[webkit-changes] [226705] trunk/Source/WebCore

Wed, 10 Jan 2018 02:17:13 -0800

Title: [226705] trunk/Source/WebCore
Revision
226705
Author
[email protected]
Date
2018-01-10 02:16:40 -0800 (Wed, 10 Jan 2018)

Log Message

Add Service Worker CSP persistency
https://bugs.webkit.org/show_bug.cgi?id=181434

Patch by Youenn Fablet <[email protected]> on 2018-01-10
Reviewed by Alex Christensen.

Covered by manual testing.
Future work on service worker test infrastructure should allow automating such tests.

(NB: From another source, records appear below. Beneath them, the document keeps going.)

## src/pps_cfg.svh

```systemverilog
// Offsets, field values, reset values and timing counts of the program sequencer
`ifndef PPS_CFG_SVH
`define PPS_CFG_SVH
`define PPS_ADDR_W 12
`define PPS_OFF_CTRL 12'h000
`define PPS_OFF_STAT 12'h004
`define PPS_PROG_BASE 12'h080
`define PPS_PROG_MASK 12'hf80
`define PPS_LINES 32
`define PPS_CTRL_EN_BIT 0
`define PPS_CTRL_GO_BIT 1
`define PPS_CTRL_LINE_LSB 8
`define PPS_STAT_LINE_LSB 8
`define PPS_STAT_POS_LSB 16
`define PPS_STAT_OUT1_BIT 24
`define PPS_STAT_OUT2_BIT 25
`define PPS_STAT_HOLD_BIT 26
`define PPS_CMD_POS 2'h0
`define PPS_CMD_LINE 2'h1
`define PPS_CMD_LEVEL 2'h2
`define PPS_CMD_END 2'h3
`define PPS_OPT_IGNORE 2'h0
`define PPS_OPT_IMMED 2'h1
`define PPS_OPT_COMPLETE 2'h2
`define PPS_SRC_OFF 2'h0
`define PPS_SRC_ON 2'h1
`define PPS_SRC_TARGET 2'h2
`define PPS_SRC_REMAIN 2'h3
`define PPS_CLK_NS 40
`define PPS_TICK_NS 1600000
`define PPS_TICK_CYC (`PPS_TICK_NS / `PPS_CLK_NS)
`define PPS_LINE_RST 25'h0000003
`endif

```

## src/pps_pkg.sv

```systemverilog
// Types of the positioning program sequencer
package pps_pkg;
  typedef enum logic [1:0] {
    PPS_IDLE = 2'b00,
    PPS_RUN = 2'b01,
    PPS_HALT = 2'b11
  } pps_state_type;
  typedef struct packed {
    logic [5:0] tgt2;
    logic [5:0] tgt1;
    logic [1:0] src2;
    logic [1:0] src1;
    logic [1:0] opt2;
    logic [1:0] opt1;
    logic eval_hold;
    logic eval2;
    logic eval1;
    logic [1:0] cmd;
  } pps_line_type;
  typedef struct packed {
    logic start;
    logic abort;
    logic hold;
    logic [5:0] pos;
  } pps_motion_type;
endpackage

```

## src/pps_sequencer.sv

```systemverilog
// Positioning program sequencer with APB register access
`timescale 1ns/100ps
`include "pps_cfg.svh"
//
// Notes on behaviour
// Program of up to 32 lines
// Four commands per line
// Ignore option drops edges during runs
// Immediate option aborts run and branches
// Complete option finishes run first
// Single evaluated input decides; none uses entry 1
// Each output has four sources
// Constants on entry, dynamic after start
// Evaluated hold decelerates, resumes on release
// Evaluated hold freezes the current line
// Edge detection continues during hold
// Hold never touches the outputs
// End line waits run, halts quietly
// Hold may interrupt run on end line
// Input 1 picks A, input 2 B
// Without edges the line waits forever
// No evaluation starts position entry 1
// Starting a run advances the line
// Complete option checks edges at target
// Lines processed once per tick
// Input 1 wins over input 2
// Hold input is active low
// Controller keeps inputs stable long enough
// Reset leaves sequencer inactive and quiet
module pps_sequencer #(
  parameter int TICK_CYCLES = `PPS_TICK_CYC,
  parameter int LINES = `PPS_LINES
) (
  input wire logic mclk_i,
  input wire logic resetn_i,
  input wire logic psel_i,
  input wire logic penable_i,
  input wire logic pwrite_i,
  input wire logic [`PPS_ADDR_W-1:0] paddr_i,
  input wire logic [31:0] pwdata_i,
  output logic [31:0] prdata_o,
  output logic pready_o,
  output logic pslverr_o,
  input wire logic branch_in_1_i,
  input wire logic branch_in_2_i,
  input wire logic hold_n_i,
  input wire logic run_busy_i,
  input wire logic target_reached_i,
  input wire logic remain_dist_i,
  output pps_pkg::pps_motion_type motion_o,
  output logic prog_out_1_o,
  output logic prog_out_2_o
);
  import pps_pkg::*;

  function automatic logic src_level(input logic [1:0] src, input logic tgt,
                                     input logic rem);
    case (src)
      `PPS_SRC_ON: src_level = 1'b1;
      `PPS_SRC_TARGET: src_level = tgt;
      `PPS_SRC_REMAIN: src_level = rem;
      default: src_level = 1'b0;
    endcase
  endfunction

  pps_line_type prog_reg [LINES];
  pps_state_type state_reg;
  logic [4:0] line_reg;
  logic entry_reg;
  logic [31:0] tick_cnt_reg;
  logic tick_reg;
  logic en_reg;
  logic [4:0] start_line_reg;
  logic in1_prev_reg;
  logic in2_prev_reg;
  logic e1_lat_reg;
  logic e2_lat_reg;
  logic [1:0] src1_reg;
  logic [1:0] src2_reg;
  logic [5:0] last_pos_reg;

  //==========================================================
  // APB slave
  logic setup;
  logic wr_acc;
  logic go_wr;
  logic prog_hit;
  logic [4:0] prog_idx;
  assign setup = psel_i & ~penable_i;
  assign wr_acc = psel_i & penable_i & pready_o & pwrite_i;
  assign prog_hit = (paddr_i & `PPS_PROG_MASK) == `PPS_PROG_BASE;
  assign prog_idx = paddr_i[6:2];
  assign go_wr = wr_acc && paddr_i == `PPS_OFF_CTRL && pwdata_i[`PPS_CTRL_GO_BIT];

  always_ff @(posedge mclk_i or negedge resetn_i)
  begin
    if (!resetn_i)
    begin
      pready_o <= 1'b0;
      pslverr_o <= 1'b0;
      prdata_o <= 32'h0;
    end
    else
    begin
      pready_o <= setup;
      pslverr_o <= setup & ~(prog_hit | paddr_i == `PPS_OFF_CTRL |
                             paddr_i == `PPS_OFF_STAT);
      prdata_o <= 32'h0;
      if (setup && !pwrite_i)
      begin
        if (prog_hit)
          prdata_o <= {7'h0, prog_reg[prog_idx]};
        else if (paddr_i == `PPS_OFF_CTRL)
          prdata_o <= {19'h0, start_line_reg, 7'h0, en_reg};
        else if (paddr_i == `PPS_OFF_STAT)
          prdata_o <= {5'h0, motion_o.hold, prog_out_2_o, prog_out_1_o,
                       2'h0, last_pos_reg, 3'h0, line_reg, 6'h0, state_reg};
      end
    end
  end

  // Program store, written over the bus R1
  always_ff @(posedge mclk_i or negedge resetn_i)
  begin
    if (!resetn_i)
    begin
      for (int i = 0; i < LINES; i++)
        prog_reg[i] <= `PPS_LINE_RST;
    end
    else if (wr_acc && prog_hit)
      prog_reg[prog_idx] <= pwdata_i[24:0];
  end

  always_ff @(posedge mclk_i or negedge resetn_i)
  begin
    if (!resetn_i)
    begin
      en_reg <= 1'b0;
      start_line_reg <= 5'h0;
    end
    else if (wr_acc && paddr_i == `PPS_OFF_CTRL)
    begin
      en_reg <= pwdata_i[`PPS_CTRL_EN_BIT];
      start_line_reg <= pwdata_i[`PPS_CTRL_LINE_LSB +: 5];
    end
  end

  //==========================================================
  // Processing tick
  always_ff @(posedge mclk_i or negedge resetn_i)
  begin
    if (!resetn_i)
    begin
      tick_cnt_reg <= 32'h0;
      tick_reg <= 1'b0;
    end
    else if (state_reg != PPS_RUN || tick_cnt_reg == 32'(TICK_CYCLES - 1))
    begin
      tick_cnt_reg <= 32'h0;
      tick_reg <= state_reg == PPS_RUN;
    end
    else
    begin
      tick_cnt_reg <= tick_cnt_reg + 32'h1;
      tick_reg <= 1'b0;
    end
  end

  //==========================================================
  // Line decode and decision
  pps_line_type ln;
  logic act;
  logic hold_blk;
  logic pend1;
  logic pend2;
  logic sel2;
  logic pend;
  logic autom;
  logic [1:0] opt;
  logic [5:0] tgt;
  logic take;
  logic drop;
  logic do_start;
  logic do_jump;
  logic consume;

  always_comb
  begin
    ln = prog_reg[line_reg];
    act = tick_reg && state_reg == PPS_RUN;
    hold_blk = ln.eval_hold & ~hold_n_i;
    pend1 = ln.eval1 & e1_lat_reg;
    pend2 = ln.eval2 & e2_lat_reg;
    sel2 = pend2 & ~pend1;
    pend = pend1 | pend2;
    autom = ~ln.eval1 & ~ln.eval2;
    opt = sel2 ? ln.opt2 : ln.opt1;
    tgt = autom ? ln.tgt1 : (sel2 ? ln.tgt2 : ln.tgt1);
    take = autom | (pend & (opt == `PPS_OPT_IMMED | !run_busy_i));
    drop = ~autom & pend & opt == `PPS_OPT_IGNORE & run_busy_i;
    do_start = act & ~hold_blk & take & ln.cmd == `PPS_CMD_POS;
    do_jump = act & ~hold_blk & take & ln.cmd == `PPS_CMD_LINE;
    consume = act & ~hold_blk & (ln.cmd == `PPS_CMD_POS | ln.cmd == `PPS_CMD_LINE) &
              (take | drop);
  end

  //==========================================================
  // Branch edge latches, set wins over clear
  logic edge1;
  logic edge2;
  assign edge1 = branch_in_1_i & ~in1_prev_reg;
  assign edge2 = branch_in_2_i & ~in2_prev_reg;

  always_ff @(posedge mclk_i or negedge resetn_i)
  begin
    if (!resetn_i)
    begin
      in1_prev_reg <= 1'b0;
      in2_prev_reg <= 1'b0;
      e1_lat_reg <= 1'b0;
      e2_lat_reg <= 1'b0;
    end
    else
    begin
      in1_prev_reg <= branch_in_1_i;
      in2_prev_reg <= branch_in_2_i;
      e1_lat_reg <= (e1_lat_reg & ~consume) | edge1;
      e2_lat_reg <= (e2_lat_reg & ~consume) | edge2;
    end
  end

  //==========================================================
  // Sequencing state and line pointer
  always_ff @(posedge mclk_i or negedge resetn_i)
  begin
    if (!resetn_i)
    begin
      state_reg <= PPS_IDLE;
      line_reg <= 5'h0;
      entry_reg <= 1'b0;
    end
    else if (go_wr && pwdata_i[`PPS_CTRL_EN_BIT])
    begin
      state_reg <= PPS_RUN;
      line_reg <= pwdata_i[`PPS_CTRL_LINE_LSB +: 5];
      entry_reg <= 1'b1;
    end
    else if (!en_reg)
      state_reg <= PPS_IDLE;
    else if (act)
    begin
      entry_reg <= 1'b0;
      case (ln.cmd)
        `PPS_CMD_POS:
        begin
          if (do_start)
          begin
            line_reg <= line_reg + 5'h1;
            entry_reg <= 1'b1;
          end
        end
        `PPS_CMD_LINE:
        begin
          if (do_jump)
          begin
            line_reg <= tgt[4:0];
            entry_reg <= 1'b1;
          end
        end
        `PPS_CMD_LEVEL:
        begin
          if (!hold_blk)
          begin
            line_reg <= branch_in_1_i ? ln.tgt1[4:0] : ln.tgt2[4:0];
            entry_reg <= 1'b1;
          end
        end
        default:
        begin
          if (!run_busy_i && !hold_blk)
            state_reg <= PPS_HALT;
        end
      endcase
    end
  end

  //==========================================================
  // Motion core requests
  always_ff @(posedge mclk_i or negedge resetn_i)
  begin
    if (!resetn_i)
    begin
      motion_o <= '0;
      last_pos_reg <= 6'h0;
    end
    else
    begin
      motion_o.start <= do_start;
      motion_o.abort <= (do_start | do_jump) & ~autom & opt == `PPS_OPT_IMMED &
                        run_busy_i;
      motion_o.hold <= state_reg == PPS_RUN & hold_blk;
      if (do_start)
      begin
        motion_o.pos <= tgt;
        last_pos_reg <= tgt;
      end
    end
  end

  //==========================================================
  // Output sources
  always_ff @(posedge mclk_i or negedge resetn_i)
  begin
    if (!resetn_i)
    begin
      src1_reg <= `PPS_SRC_OFF;
      src2_reg <= `PPS_SRC_OFF;
    end
    else if (act && ln.cmd != `PPS_CMD_END)
    begin
      if ((entry_reg && !ln.src1[1]) || (do_start && ln.src1[1]))
        src1_reg <= ln.src1;
      if ((entry_reg && !ln.src2[1]) || (do_start && ln.src2[1]))
        src2_reg <= ln.src2;
    end
  end

  // Outputs ignore the hold input
  always_ff @(posedge mclk_i or negedge resetn_i)
  begin
    if (!resetn_i)
    begin
      prog_out_1_o <= 1'b0;
      prog_out_2_o <= 1'b0;
    end
    else
    begin
      prog_out_1_o <= src_level(src1_reg, target_reached_i, remain_dist_i);
      prog_out_2_o <= src_level(src2_reg, target_reached_i, remain_dist_i);
    end
  end

  //==========================================================
  // Checks
  a_hold_no_start: assert property (@(posedge mclk_i) disable iff (!resetn_i)
    act && hold_blk |=> !motion_o.start && line_reg == $past(line_reg))
    else $error("line moved under hold");
  a_start_advance: assert property (@(posedge mclk_i) disable iff (!resetn_i)
    do_start && !go_wr && en_reg |=> motion_o.start && line_reg == 5'($past(line_reg) + 1))
    else $error("start did not advance line");
  a_edge_latched: assert property (@(posedge mclk_i) disable iff (!resetn_i)
    edge1 |=> e1_lat_reg)
    else $error("branch edge lost");
  a_prio_input_one: assert property (@(posedge mclk_i) disable iff (!resetn_i)
    do_start && pend1 && pend2 |=> motion_o.pos == $past(ln.tgt1))
    else $error("input two won over input one");
  a_ignore_busy: assert property (@(posedge mclk_i) disable iff (!resetn_i)
    act && !autom && pend && opt == `PPS_OPT_IGNORE && run_busy_i
    |=> !motion_o.start ##1 (!e1_lat_reg || $past(edge1) || $past(edge1, 2)))
    else $error("edge not discarded during run");
  a_immed_abort: assert property (@(posedge mclk_i) disable iff (!resetn_i)
    do_start && !autom && opt == `PPS_OPT_IMMED && run_busy_i
    |=> motion_o.abort && motion_o.start)
    else $error("immediate option did not abort");
  a_end_quiet: assert property (@(posedge mclk_i) disable iff (!resetn_i)
    state_reg == PPS_HALT |=> !motion_o.start && $stable(src1_reg) && $stable(src2_reg))
    else $error("halted program acted");
  a_wait_no_edge: assert property (@(posedge mclk_i) disable iff (!resetn_i)
    act && ln.cmd == `PPS_CMD_POS && !autom && !pend && !go_wr
    |=> !motion_o.start && line_reg == $past(line_reg))
    else $error("line left without edge");
endmodule

```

Add support for service worker CSP data persistency.
Add a version parameter to increment each time the schema is changing.
This allows the same store to be used by multiple WebKits.

* workers/service/server/RegistrationDatabase.cpp:
(WebCore::v1RecordsTableSchema):
(WebCore::RegistrationDatabase::openSQLiteDatabase):
(WebCore::RegistrationDatabase::doPushChanges):
(WebCore::RegistrationDatabase::importRecords):

Modified Paths

Diff

Modified: trunk/Source/WebCore/ChangeLog (226704 => 226705)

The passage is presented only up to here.